We choose to go to the Moon in this decade, and do the other things, not because they are easy, but because they are hard; because that goal will serve to organize and measure the best of our energies and skills; because that challenge is one that we are willing to accept, one we are unwilling to postpone, and one we intend to win, and the others, too!
—John F. Kennedy, 1962
It’s partly reluctance, and partly overwork that’s stopped me writing over the past couple of weeks — much as I hate getting up early enough to make a roll for lunch, so I’d rather watch Family Guy and play the Assassin’s Creed games instead of opening this web-based editing suite to write stuff that I’ve probably already written, in multiple different ways, over the past seven years.
But I’m not quite repeating this post, although I’m certainly facing increase in one form of personal torture, and hopefully thus my endurance. This time, it’s at work that I’m expending greater effort, in the hope that I’ll be regarded as indispensible…
It turns out that my first-line helpdesk colleague, who was absent on “career break” last year for reasons to which I was not officially privy, has now left our organisation entirely, after having begun working there in the early 21st century. He’d been off quite a bit beforehand, but since he was in last Tuesday, and no “leave” was showing up for him in the team calendar, I’d politely assumed he was off sick (though of course I hoped it wasn’t a similar issue to the lead-up to my months-long sick leave in the summer of 2018).

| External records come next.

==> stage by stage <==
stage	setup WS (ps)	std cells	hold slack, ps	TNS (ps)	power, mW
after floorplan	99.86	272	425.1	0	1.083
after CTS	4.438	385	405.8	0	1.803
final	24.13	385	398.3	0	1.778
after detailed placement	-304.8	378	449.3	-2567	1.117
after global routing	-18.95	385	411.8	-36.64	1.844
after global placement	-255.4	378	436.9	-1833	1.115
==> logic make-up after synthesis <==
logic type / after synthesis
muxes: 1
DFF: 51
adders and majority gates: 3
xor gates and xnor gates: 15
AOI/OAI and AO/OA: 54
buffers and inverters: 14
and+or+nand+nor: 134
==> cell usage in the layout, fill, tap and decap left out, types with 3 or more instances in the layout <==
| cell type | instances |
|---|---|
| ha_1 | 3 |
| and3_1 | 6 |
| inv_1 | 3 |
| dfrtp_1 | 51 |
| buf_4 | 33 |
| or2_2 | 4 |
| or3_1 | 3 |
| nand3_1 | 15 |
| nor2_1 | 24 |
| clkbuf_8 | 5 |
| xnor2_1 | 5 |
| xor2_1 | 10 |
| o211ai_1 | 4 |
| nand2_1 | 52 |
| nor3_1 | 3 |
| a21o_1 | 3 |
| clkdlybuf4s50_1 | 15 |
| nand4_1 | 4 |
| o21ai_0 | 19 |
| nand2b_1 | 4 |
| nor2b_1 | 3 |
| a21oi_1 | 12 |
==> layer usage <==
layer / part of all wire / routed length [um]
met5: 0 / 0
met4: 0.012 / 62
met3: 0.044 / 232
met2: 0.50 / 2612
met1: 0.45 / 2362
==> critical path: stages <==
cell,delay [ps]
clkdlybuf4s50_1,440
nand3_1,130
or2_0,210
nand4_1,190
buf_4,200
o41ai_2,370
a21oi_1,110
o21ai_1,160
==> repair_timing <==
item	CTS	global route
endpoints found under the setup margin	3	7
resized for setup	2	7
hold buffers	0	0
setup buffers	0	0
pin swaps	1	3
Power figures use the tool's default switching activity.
File: src/rtl/rf_param_dump.sv
// rf_param_dump: parametrised 2R1W register file with a handshaked halt-time dump engine; RF_ZERO_REG_EN makes R0 a hard zero.
// Latency: reads are registered (1 cycle addr->data); the first dump beat appears 1 cycle after a hlt rising edge.
// Backpressure: a dump beat (addr/data) is held stable while dump_rdy=0; reads and writes never stall.
module rf_param_dump #(
    parameter int DATA_W = 16,
    parameter int ADDR_W = 4,
    parameter bit BYPASS = 1'b1
) (
    input  logic              clk,
    input  logic              rst,
    input  logic [ADDR_W-1:0] p0_addr,
    input  logic [ADDR_W-1:0] p1_addr,
    input  logic              re0,
    input  logic              re1,
    output logic [DATA_W-1:0] p0,
    output logic [DATA_W-1:0] p1,
    input  logic [ADDR_W-1:0] dst_addr,
    input  logic [DATA_W-1:0] dst,
    input  logic              we,
    input  logic              hlt,
    input  logic              dump_rdy,
    output logic              dump_vld,
    output logic [ADDR_W-1:0] dump_addr,
    output logic [DATA_W-1:0] dump_data,
    output logic              dump_busy,
    output logic              dump_done
);
    localparam int DEPTH = 2 ** ADDR_W;
    localparam logic [ADDR_W-1:0] LAST = '1;
`ifdef RF_ZERO_REG_EN
    localparam bit ZERO_REG = 1'b1;
    localparam logic [ADDR_W-1:0] FIRST = ADDR_W'(1);
`else
    localparam bit ZERO_REG = 1'b0;
    localparam logic [ADDR_W-1:0] FIRST = '0;
`endif

    typedef enum logic [1:0] {IDLE, DUMP, DONE} state_t;

    logic [DATA_W-1:0] mem [DEPTH];
    logic [DATA_W-1:0] rd0_val;
    logic [DATA_W-1:0] rd1_val;
    logic [ADDR_W-1:0] nxt_addr;
    logic              wr_ok;
    logic              hlt_q;
    logic              hlt_rise;
    state_t            state;

    // With a hard-zero R0 the write is dropped here, so bypass never forwards it either.
    assign wr_ok    = we && !(ZERO_REG && (dst_addr == '0));
    assign hlt_rise = hlt && !hlt_q;
    assign nxt_addr = dump_addr + 1'b1;

    always_comb begin
        rd0_val = mem[p0_addr];
        rd1_val = mem[p1_addr];
        if (BYPASS && wr_ok && (dst_addr == p0_addr)) rd0_val = dst;
        if (BYPASS && wr_ok && (dst_addr == p1_addr)) rd1_val = dst;
    end

    always_ff @(posedge clk or posedge rst) begin
        if (rst) begin
            for (int i = 0; i < DEPTH; i++) mem[i] <= '0;
        end else if (wr_ok) begin
            mem[dst_addr] <= dst;
        end
    end

    always_ff @(posedge clk or posedge rst) begin
        if (rst) begin
            p0 <= '0;
            p1 <= '0;
        end else begin
            if (re0) p0 <= rd0_val;
            if (re1) p1 <= rd1_val;
        end
    end

    // dump_addr doubles as the beat index; dump_data samples pre-write contents.
    always_ff @(posedge clk or posedge rst) begin
        if (rst) begin
            state     <= IDLE;
            hlt_q     <= 1'b0;
            dump_vld  <= 1'b0;
            dump_busy <= 1'b0;
            dump_done <= 1'b0;
            dump_addr <= '0;
            dump_data <= '0;
        end else begin
            hlt_q <= hlt;
            case (state)
                IDLE: begin
                    if (hlt_rise) begin
                        state     <= DUMP;
                        dump_vld  <= 1'b1;
                        dump_busy <= 1'b1;
                        dump_addr <= FIRST;
                        dump_data <= mem[FIRST];
                    end
                end
                DUMP: begin
                    if (dump_vld && dump_rdy) begin
                        if (dump_addr == LAST) begin
                            state     <= DONE;
                            dump_vld  <= 1'b0;
                            dump_busy <= 1'b0;
                            dump_done <= 1'b1;
                        end else begin
                            dump_addr <= nxt_addr;
                            dump_data <= mem[nxt_addr];
                        end
                    end
                end
                DONE: begin
                    if (!hlt) begin
                        state     <= IDLE;
                        dump_done <= 1'b0;
                    end
                end
                default: begin
                    state     <= IDLE;
                    dump_vld  <= 1'b0;
                    dump_busy <= 1'b0;
                    dump_done <= 1'b0;
                end
            endcase
        end
    end
endmodule

File: config.mk
export PLATFORM = sky130hd
export DESIGN_NAME = rf_param_dump
export DESIGN_NICKNAME = d
export VERILOG_FILES = /design/src/rtl/rf_param_dump.sv
export SDC_FILE = /design/constraint.sdc
export NUM_CORES = 1
export LEC_CHECK = 0
export BUFFER_PORTS_ARGS = -buffer_cell sky130_fd_sc_hd__buf_4
export CORE_MARGIN = 8
export CORE_UTILIZATION = 60
export DETAILED_ROUTE_END_ITERATION = 16
export HOLD_SLACK_MARGIN = 0.08
export PLACE_DENSITY = 0.78
export SETUP_SLACK_MARGIN = 0.05
export SLEW_MARGIN = 15
export SYNTH_ARGS = -nofsm -noshare
export SYNTH_HDL_FRONTEND = slang
export SYNTH_SLANG_ARGS = --single-unit
File: constraint.sdc
create_clock -name clk -period 17.42 [get_ports clk]
set_input_delay 3.484 -clock clk [delete_from_list [all_inputs] [get_ports clk]]
set_output_delay 3.484 -clock clk [all_outputs]
set_load 0.02 [all_outputs]
## Word-level counts from Yosys, hierarchy flattened

Index checks and enable logic that the tools add are counted.

| operators by class | value |
|---|---|
| add/sub/neg operators | 1 |
| $lt $le $gt $ge | 5 |
| equality and inequality tests | 10 |
| mux-type cells | 35 |
| bitwise logic cells | 6 |
| reductions and logical operators | 12 |

Operator list:

| kind | number |
|---|---|
| 256-bit bitwise mux | 1 |
| 16-bit binary-select mux with 4-bit select | 3 |
| 16-bit 2-to-1 mux | 12 |
| 16-bit demux with 4-bit select | 1 |
| 16-bit case mux with 2 select lines | 1 |
| 5-bit greater-or-equal comparator, second input constant | 4 |
| 4-bit inverter with 5-bit output | 4 |
| 4-bit AND reduction | 4 |
| 4-bit 2-to-1 mux | 3 |
| 2-bit != test, second input constant | 5 |
| 4-bit equality test | 2 |
| 2-bit 2-to-1 mux | 4 |
| 4-bit case mux with 2 select lines | 1 |
| 1-bit 2-to-1 mux | 6 |
| 1-bit case mux with 3 select lines | 2 |
| 2-bit case mux with 3 select lines | 1 |
| 1-bit logical AND | 5 |
| 5-bit by 1-bit less-than comparator with 1-bit output, second input constant | 1 |
| 4-bit by 1-bit adder with 4-bit output, second input constant | 1 |
| 4-bit equality test, second input constant | 1 |
| 2-bit by 1-bit equality test with 1-bit output, second input constant | 1 |
| 2-bit equality test, second input constant | 1 |
| 2-bit logical NOT | 1 |
| 1-bit inverter | 2 |
| other kinds (2) | 2 |

| storage, ports and cells | value |
|---|---|
| bits in registers | 313 |
| bits of input ports | 35 |
| word-level logic and storage cells | 93 |

## Longest topological paths before layout

Gate-level depths: netlist (run 1).

| logic depth | value |
|---|---|
| depth in word-level cells | 8 |
| mapped depth | 10 |
| mapped depth without buffers | 6 |

## Worst setup path after synthesis (run 1)

No wires, ideal clock.

| timing | value |
|---|---|
| kind | input-to-reg |
| start point | input port p0_addr[0] |
| end point | register p0[10] |
| data arrival time | 5089 ps |
| required time | 17301 ps |
| slack | 12212 ps |
| stages on the path | 5 |
| cells stage by stage | buf_4 > buf_2 > mux4_2 > mux4_2 > o21a_1 |

| between the ends | value |
|---|---|
| word-level cells in the longest chain between the ends | 5 |
| elaborated cells on any way between the ends | 7 |

Ends and longest elaborated chain:

| element | RTL line | text |
|---|---|---|
| start, declared | 11 | `input logic [ADDR_W-1:0] p0_addr,` |
| 4-bit inverter with 5-bit output (not written as such) | 55 | `rd0_val = mem[p0_addr];` |
| 16-bit binary-select mux with 4-bit select | 55 |  |
| 16-bit 2-to-1 mux (not written as such) (2 in series) | 55 |  |
| 16-bit 2-to-1 mux (*) | 57 | `if (BYPASS && wr_ok && (dst_addr == p0_addr)) rd0_val = dst;` |
| end signal, assigned | 74 | `if (re0) p0 <= rd0_val;` |
| end, declared | 15 | `output logic [DATA_W-1:0] p0,` |

Every way passes the cells marked *; elsewhere a longest branch is shown, timed or not. The select of a mux whose other input is x is not followed.
A chain may end at the register's enable or synchronous reset.

## Final worst setup path (run 1)

| timing | value |
|---|---|
| start point | input port p0_addr[0] |
| end point | register p0[5] |

Same word-level chain as after synthesis.

==> impl_results.md, run 1 <==
* CTS Buf Count at 35
* Vias per inst at 7.36
* RSZ-0062 raised after global routing: false
* DR pass1 iterations at 5
* Rows at 63
* H-tree depth at 2
* Compound-Gate Fraction of Synth Area at 6.04%
* Worst-margin pin slew at 1250 ps
* CP max stage cell: buf_4
* Antenna viol nets, final at 0
* Status: completed
* Syn Inst Count at around 1,200
* Port Buf Inserts at 89
* DRC errors left at 0
* Die Width at approximately 190 um
* Initial Utilization at between 60 and 70%
* DIE HEIGHT at roughly 190 um
* Core area at 29,600 sq um
* CP Cell Sequence: buf_4 -> buf_4 -> mux4_2 -> mux4_2 -> o21a_1
* Ports at 90
* Placer Congestion at 0.847
* Worst min-delay path category: reg -> reg
* Peak supply drop at ~0.00012 V
* Hold_sp: dump_data[6]
* Seq cells post-synth at 313
* Yosys top cell by area: dfrtp_1
* Post-Synth Simple-Gate Area at ~2.4%
* Final Max Tran Viols at 0
* Synth Cell Area at 18,100 sq um
* Nets@finish at 1,258
* R2r startpoint: dump_addr[0]
* Via count at 12,000
* Number of synthesized flops with an enable pin at 0
* Leak pwr at 8.12 nW
* Final std cell area, no fill at just over 20,000 sq um
* Final Hold Fails at 0
* Clock latency on the worst-skew pair at 520 ps
* Max Cap Violations at 0
* Share of layout cells above drive strength 1 at 53.4%
* CTS max path bufs at 3
* Worst r2r dst: dump_data[4]
* Hold EP: dump_data[6]
* Wire per inst at 32.3 um
* Total negative slack at 0 ps
* Pwr/cell area at 151 nW/um^2
* CP max FO at 35
* CTS Sinks at 313
* Fin crit period at 5610 ps
* Initial antenna violation count at 1
* Area delta synth->final at 11.2%
* Crit path kind: in -> reg
* R2R depth at 7
* Global-route wire length before repair at 81.4 mm
* Critical Path RT at 17,820 ps
* Worst hold stages at 2
* DP Area at 19,000 sq um
* Largest net degree at the start of global routing at 154
* Xor-xnor portion of the synthesized cell area at 0.484%
* Largest family of logic cells by synthesized area: multiplexers
* Cts repair resizes at 0
* Rel. slew slack at ~16%
* Achievable Freq at 178 MHz
* Max stage delay on crit path at 620 ps
* Synth Flop Type: dfrtp_1
* Die footprint at approximately 36,000 sq um
* Vias in the first global route at 12,700
* Synthesized net count at 1,223
* Synth Area in Adders at 0.0692%
* Dominant cells by area after synthesis: dfrtp_1 43%, mux4_2 28%, mux2_2 16%
* N_diodes at 0
* CTS tree: yes
* Most frequent cells in the layout: 312 x dfrtp_1, 258 x mux2_2, 225 x mux4_2
* GRT overflow at 0
* Mux share of post-synthesis cell area at 44.1%
* Hpwl dp at 31.1 mm
* Final worst-path cycle share at 32.2%
* # setup viols final at 0
* Asr flop ratio synth at between 90% and 100%
* Total wire length at ~53 mm
* CP Launch Type: input pin
* Post-synthesis sequential area ratio at 43.3%
* Synth top area share at 43.3%
* Flop-to-flop setup slack at 13,390 ps
* Worst Path Arrival at roughly 6000 ps
* CTS Hold Bufs at 0
* Ys Warns at 0
* Most common cell after layout, fill and taps aside: dfrtp_1
* CTS clk-pin slew, worst paths at roughly 60 ps
* Root Buffer: clkbuf_16
* Crit. End Element: flop
* 1st-iter DRT viols at 1,263
* Post-Route Skew at approximately 12 ps
* GRT Overall Usage at between 20% and 30%
* Post-CTS Setup Inserts at 0
* Mapped Avg Cell Area at around 15 sq um
* Distinct cells, synth at 39
power by group:
part           switching (mW)  internal [mW]  total [mW]
combinational           0.535          0.651        1.19
clock                   0.292          0.439       0.731
sequential              0.212          0.907        1.12
sequential cells by signal, summed over array words and instances, names as in the netlist:
signal and flops:
dump_busy 1, p0 16, dump_data 16, dump_done 1
state 2, hlt_q 1, mem 256, dump_addr 4
p1 16
critical path: cells and delay by family:
family	cells	cell delay, ps
buffers and inverters	2	1180
multiplexers	2	1050
AO/OA/AOI/OAI	1	190
metrics by stage:
step	worst slack [ps]	total power, mW	hold WS (ps)	std cells	util (%)
global placement	11320	2.25	461	1575	64.1
global route	11640	3.16	518	1635	67.8
detailed placement	11230	2.29	473	1575	64.1
CTS	11760	3.03	487	1635	67.8
floorplan	5280	1.94	503	1187	-
finish	11810	3.04	479	1635	67.8
cells by family (layout without fill, tap and decap cells):
family	after synthesis	in the layout
simple gates	90	90
mux	483	483
fa+ha+maj	1	1
flops	313	313
buf+inv	149	207
compound gates	141	141
xor+xnor	10	10
final cells by class:
| cell class | instances | area, sq um |
|---|---|---|
| clock buffers | 55 | 1040 |
| repair buffers | 114 | 868 |
| multi-input cells | 725 | 9660 |
| fillers | 2034 | 9530 |
| well taps | 390 | 488 |
| flip-flops and latches | 313 | 7840 |
| inverters | 33 | 131 |
| clock inverters | 5 | 75.1 |
per-layer routing:
layer  track usage, %  wire, um  up-vias
li1                 -         -     4770
met5                0        10        -
met3             7.52      5350      201
met4             15.9      3180        2
met2             46.2     24700      728
met1             39.3     19600     6325
cells in the mapped netlist, types with 4 or more instances:
master and instances:
a2111oi_0 15, a21boi_0 16, buf_1 14, buf_2 43
buf_4 6, clkbuf_1 51, dfrtp_1 313, inv_1 33
mux2_2 258, mux4_2 225, nand2_1 24, nand2b_1 7
nand3_1 5, nand3b_1 7, nor2_1 30, nor2b_1 4
nor3_1 4, o21a_1 32, o21ai_0 5, o22a_1 32
o22ai_1 16, o31ai_1 16, xor2_1 8
worst max path at each step:
stage,startpoint,cells past startpoint,endpoint
2_1_floorplan,rst,1,dump_addr[0]
3_3_place_gp,p1_addr[0],5,p1[4]
3_5_place_dp,p1_addr[0],5,p1[5]
4_1_cts,p1_addr[0],5,p1[5]
5_1_grt,p1_addr[0],5,p1[8]
6_report,p0_addr[0],5,p0[5]
Note: power is estimated with default switching activity, not from simulation.
==> run 2, diff against run 1 <==
--- a/config.mk
+++ b/config.mk
@@ -7,10 +7,10 @@
 export LEC_CHECK = 0
 export BUFFER_PORTS_ARGS = -buffer_cell sky130_fd_sc_hd__buf_4
 export CORE_MARGIN = 8
-export CORE_UTILIZATION = 60
+export CORE_UTILIZATION = 56
 export DETAILED_ROUTE_END_ITERATION = 16
 export HOLD_SLACK_MARGIN = 0.08
-export PLACE_DENSITY = 0.78
+export PLACE_DENSITY = 0.77
 export SETUP_SLACK_MARGIN = 0.05
 export SLEW_MARGIN = 15
 export SYNTH_ARGS = -nofsm -noshare
==> constraint.sdc (replaced) <==
create_clock -name clk -period 4.84 [get_ports clk]
set_input_delay 0.968 -clock clk [delete_from_list [all_inputs] [get_ports clk]]
set_output_delay 0.968 -clock clk [all_outputs]
set_load 0.02 [all_outputs]
==> run 2 against run 1 <==
Against the previous run:
- setup slack got worse by 10000 ps
- sequential power rose to 3.6 times the previous value
- power rose to 3.6 times the previous value
- combinational power rose to 3.6 times the previous value
- clock power rose to 3.7 times the previous value
- critical path depth did not move
==> impl_results.md, run 2 (synthesized netlist as in run 1, its figures left out) <==
* Status: completed
* Worst min-delay path category: reg -> reg
* Most common cell after layout, fill and taps aside: dfrtp_1
* Max stage delay on crit path at 840 ps (+220 ps)
* Placer Congestion at 0.833 (-1.6%)
* Via count at 11,900 (-1.1%)
* Ports at 90 (unchanged)
* Critical Path RT at 5210 ps (-12,610 ps)
* H-tree depth at 2 (unchanged)
* Rel. slew slack at 25.7% (+9.3 points)
* # setup viols final at 0 (unchanged)
* Rows at 65 (+3.2%)
* RSZ-0062 raised after global routing: false
* Achievable Freq at around 300 MHz
* Nets@finish at 1,263 (+0.40%)
* Initial antenna violation count at 0 (-1)
* Final worst-path cycle share at 66.8%
* Max Cap Violations at 0 (unchanged)
* Most frequent cells in the layout: 312 x dfrtp_1, 258 x mux2_2, 225 x mux4_2
* Worst Path Arrival at 3600 ps (-2400 ps)
* CP max stage cell: buf_4
* GRT Overall Usage at 27.4% (-2.6 points)
* Port Buf Inserts at 89 (unchanged)
* Final Hold Fails at 0 (unchanged)
* DIE HEIGHT at 196 um (+3.2%)
* Root Buffer: clkbuf_16
* Cts repair resizes at 0 (unchanged)
* Sw Share at 33.6% (-0.57 points)
* Seq pwr share at 36.5% (-0.3 points)
* Largest net degree at the start of global routing at 123 (-20%)
* Area delta synth->final at 12.0%
* GRT overflow at 0 (unchanged)
* CP Cell Sequence: buf_4 -> mux4_2 -> a21boi_0 -> a2111oi_0 -> o31ai_1
* Number of flip-flops in the largest register at 256 (unchanged)
* CTS max path bufs at 3 (unchanged)
* Share of layout cells above drive strength 1 at 54.2% (+0.78 points)
* Power Internal at 7.26 mW (+260%)
* Total wire length at 51.8 mm (-1.9%)
* Fin crit period at roughly 3200 ps
* CTS Hold Bufs at 0 (unchanged)
* Core area at 31,600 sq um (+6.7%)
* Final std cell area, no fill at 20,300 sq um (+0.73%)
* DP Area at 19,100 sq um (+0.51%)
* Hpwl dp at 30.8 mm (-1.1%)
* N_diodes at 0 (unchanged)
* Post-CTS Setup Inserts at 0 (unchanged)
* Biggest register: mem
* DR pass1 iterations at 5 (unchanged)
* Crit path kind: reg -> reg
* Placed Cells at 1,592 (+1.1%)
* Crit. End Element: flop
* DRC errors left at 0 (unchanged)
* Peak supply drop at 0.000384 V (+230%)
* Global-route wire length before repair at 79.6 mm (-2.2%)
* CTS Sinks at 313 (unchanged)
* Switching power at 3.68 mW (+250%)
* Clock power frac at 24.8% (+0.7 points)
* CP max FO at 49 (+40%)
* Worst-margin pin slew at 1110 ps (-136 ps)
* CTS tree: yes
* Die footprint at 38,300 sq um (+6.5%)
* Vias per inst at 7.20 (-2.1%)
* CTS Buf Count at 35 (unchanged)
* Clock latency on the worst-skew pair at 520 ps (about the same)
* CP Launch Type: flop
* Vias in the first global route at 12,500 (-1.8%)
* Pwr/cell area at 540 nW/um^2 (+260%)
* Antenna viol nets, final at 0 (unchanged)
* Finished Layout Cells at 1,653 (+1.1%)
* Post-Route Skew at 10.4 ps (-1.64 ps)
* Final Max Tran Viols at 0 (unchanged)
* Combinational Power Share at 38.8% (-0.3 points)
* Leak pwr at 8.18 nW (+0.78%)
* Die Width at 196 um (+3.2%)
* CTS clk-pin slew, worst paths at 60 ps (about the same)
* 1st-iter DRT viols at 1,336 (+5.8%)
* Wire per inst at 31.3 um (-3.0%)
* Initial Utilization at 57.1% (-3.9 points)
-- run 2: power by group through the flow --
stage	Sequential, mW	Combinational, mW	Clock [mW]
after CTS	3.97	4.23	2.74
after detailed placement	4.01	4.21	0
after floorplan	3.86	3.12	0
after global placement	3.97	4.12	0
after global routing	4.08	4.50	2.84
final	3.99	4.24	2.71
-- run 2: layout make-up --
class,count,area [sq um]
Clock buffer,52,1070
Clock inverter,9,97.6
Fill cell,2232,11400
Inverter,33,128
Multi-Input combinational cell,725,9670
Sequential cell,313,7840
Tap cell,402,503
Timing Repair Buffer,119,943
-- run 2: metal layers --
| metal | vias up | wire [um] | GRT usage, % |
|---|---|---|---|
| met5 | - | 0 | 0 |
| met2 | 669 | 25400 | 44.5 |
| met3 | 195 | 4230 | 5.66 |
| li1 | 4785 | - | - |
| met1 | 6250 | 19300 | 34.6 |
| met4 | 0 | 2930 | 14.2 |
-- run 2: through the flow --
stage               hold slack (ps)  power (mW)  worst slack, ps  utilization (%)  setup TNS (ps)
global route                    516        11.4             1420             64.0               0
global placement                462        8.09             1560             60.3               0
finish                          472        10.9             1610             64.0               0
floorplan                       503        6.98             -297                -          -92930
CTS                             482        10.9             1590             64.0               0
detailed placement              470        8.22             1530             60.3               0
-- run 2: critical path: cells and delay by family (launching register included) --
family                 cells  cell delay [ps]
DFF                        1              710
AOI/OAI and AO/OA          3              860
muxes                      1              630
buffers and inverters      1              840
-- run 2: final timing paths --
| path | slack, ps | endpoint | cells after the start | from |
|---|---|---|---|---|
| min | 470 | dump_data[3] | 2 | dump_data[3] |
| max | 1610 | dump_data[10] | 5 | dump_addr[0] |
| max in group asynchronous | 3150 | mem[162] | 3 | rst |
| max reg2reg | 1610 | dump_data[10] | 5 | dump_addr[0] |
| min reg2reg | 470 | dump_data[3] | 2 | dump_data[3] |
| min in group asynchronous | 570 | dump_data[11] | 2 | rst |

“Boss lady” didn’t officially tell us until Monday, and the rest of the organisation a couple of days later, apparently due to “legal” arrangements needing to be made before the announcement. She said he’s moved on to pastures new, but it seems he really was crying at his desk after a meeting earlier in the month, and had been told his days at our employer were numbered. He never told me anything, but my workmates suspected all along…
And there’s always the risk that our team will be “outsourced”, whatever the hell that means (seeing as there are plans under IR35 to make IT contractors pay employee levels of tax without having employee rights to things like paid leave), so I’ve been told by a fellow Trekkie to stay on “yellow alert”, in case I’m next to face the axe.
(Needless to say, I don’t want a five-year cycle meaning I have to relive events around this time in 2014, December being a bad time for finding work!)
However, rather than preparing to jump into a lifeboat, I’m trying to bail out the ship for the time being — hence despite the physical pains I faced a few weeks ago, a bad cough coming on this week, public transport woes, and the fact that my colleague departed at the time of several major projects, I’ve continued going in to work every day, forcing myself to get on with things, and trying to hold back any kind of snapping at people (except maybe to ask them to talk a bit more quietly), not wanting to go on sick leave like I did as the new guy in late 2015.
I won’t go into detail about the major tasks, except to say they involve (a) security, (b) homeworking ability and (c) more desks in the downstairs office (and thus more network connections); since these occur at the same time as fixing the usual problems, I’ve been very overworked lately — and having a cough and sore throat this week made it hard to speak to people. I’ve been in trouble for that before, and at times I’ve just not felt up to apologising to people for “feeling like Death warmed up”, or even making eye contact with people with whom I normally have a humorous exchange.
This Tuesday was the worst of all, because as I, amongst many other jobs, replaced keyboards and mice for an entire team (who fortunately were understanding), I worried with all my heart about our new dog Lola, who was undergoing a serious operation down in Worthing — because if she died, I’d certainly be upset, but my mother and grandmother would be devastated, this new addition to the family having made them truly happy. Fortunately she was fine (indeed, the operation went “surprisingly well”), which has lighted my burden in that sense, as I won’t need to think about abandoning London so I can return home and comfort my folks.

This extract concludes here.